Przyjechaliśmy w środę po południu i pierwsze co zrobiliśmy, to podłączyliśmy Playstation i zaczęliśmy grać w najróżniejsze gry. Plan był taki, żeby w kolejne dni pojeździć na nartach, a w niedzielę odwiedzić dziadków w Świniarach. Chodziło o uniknięcie największych tłumów i kolejek na stoku. W czwartek wszystko poszło prawie jak po maśle, może oprócz tłumów na stoku i problemów z goglami, kaskami i innymi takimi. Pojechaliśmy do Karpacza na bardzo stare śmieci Ojca, który nie jeździł tam od czasów bardzo wczesnej podstawówki. Po załatwieniu wszystkich formalności biletowo-kaskowych, przekonaniu Bruna, że sobie bez problemu poradzi na wyciągu krzesełkowym i odstaniu swojego w kolejce, w końcu stanęliśmy na szczycie góry. A w zasadzie to w połowie góry, bo wyciąg narciarski tylko tam dojeżdżał. Na samą górę dojeżdżał wyłącznie wyciąg turystyczny (czego nie rozumiesz??). W piątek deszczowa pogoda zweryfikowała nasze plany i rano pojechaliśmy do Świniar odwiedzić dziadków, którzy podjęli nas najlepszymi na świecie pierogami, a po południu zwiedziliśmy Hydropolis, muzeum wody. Prognoza na weekend zapowiadała się bardzo dobrze – obfite opady śniegu w Karpaczu – więc jednogłośnie podjęliśmy decyzję, że zarówno w sobotę, jak i w niedzielę, pojedziemy na narty. Jak się okazało, był to strzał w dziesiątkę. Ze względu na koniec ferii, część ludzi już w sobotę zaczęła opuszczać Karpacz i były mniejsze kolejki niż w piątek. W niedzielę przy wjeździe do Karpacza powitała nas długa kolejka aut wyjeżdżających, co spowodowało brak możliwości odpoczynku w kolejce do wyciągu i największą liczbę zjazdów podczas całego pobytu! Do tego cały dzień padał śnieg, więc warunki do jazdy były wymarzone. Jeździliśmy do samego końca, ostatni wjazd zaliczając minutę przed końcem pracy wyciągu.

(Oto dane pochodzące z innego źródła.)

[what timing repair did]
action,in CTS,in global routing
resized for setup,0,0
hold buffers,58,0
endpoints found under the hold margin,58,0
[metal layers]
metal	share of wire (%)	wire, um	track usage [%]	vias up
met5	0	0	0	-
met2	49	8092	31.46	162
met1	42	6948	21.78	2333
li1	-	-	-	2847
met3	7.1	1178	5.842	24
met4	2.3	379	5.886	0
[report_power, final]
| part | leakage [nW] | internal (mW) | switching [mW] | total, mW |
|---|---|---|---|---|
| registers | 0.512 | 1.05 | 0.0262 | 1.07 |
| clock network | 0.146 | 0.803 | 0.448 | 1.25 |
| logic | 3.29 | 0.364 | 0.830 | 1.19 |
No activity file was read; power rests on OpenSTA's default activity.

A samo narciarstwo? Nasze skile, tak intensywnie trenowane w Szwajcarii Bałtowskiej, były bardzo przydatne i pozwoliły nam cieszyć się jazdą jak nigdy dotąd. Ja często jeździłem sam, ponieważ inni za mną nie nadążali. Matka dalej ćwiczyła technikę jazdy od boku do boku, ścierając sobie kolana i biodra, a Bruno z każdym przejazdem radził sobie lepiej i jeździł coraz pewniej i szybciej. W niedzielę nastąpiła pozytywna kumulacja umiejętności i warunków na stoku. Ostatnie kilka zjazdów zrobiliśmy rodzinnie, ćwicząc skręty i kontrolę nad nartami. Szło nam tak dobrze, że nawet Matka zaczęła jeździć trochę szybciej, a Bruno momentami prowadził i kontrolował narty lepiej ode mnie. W przyszłym roku jak nic jedziemy w Alpy!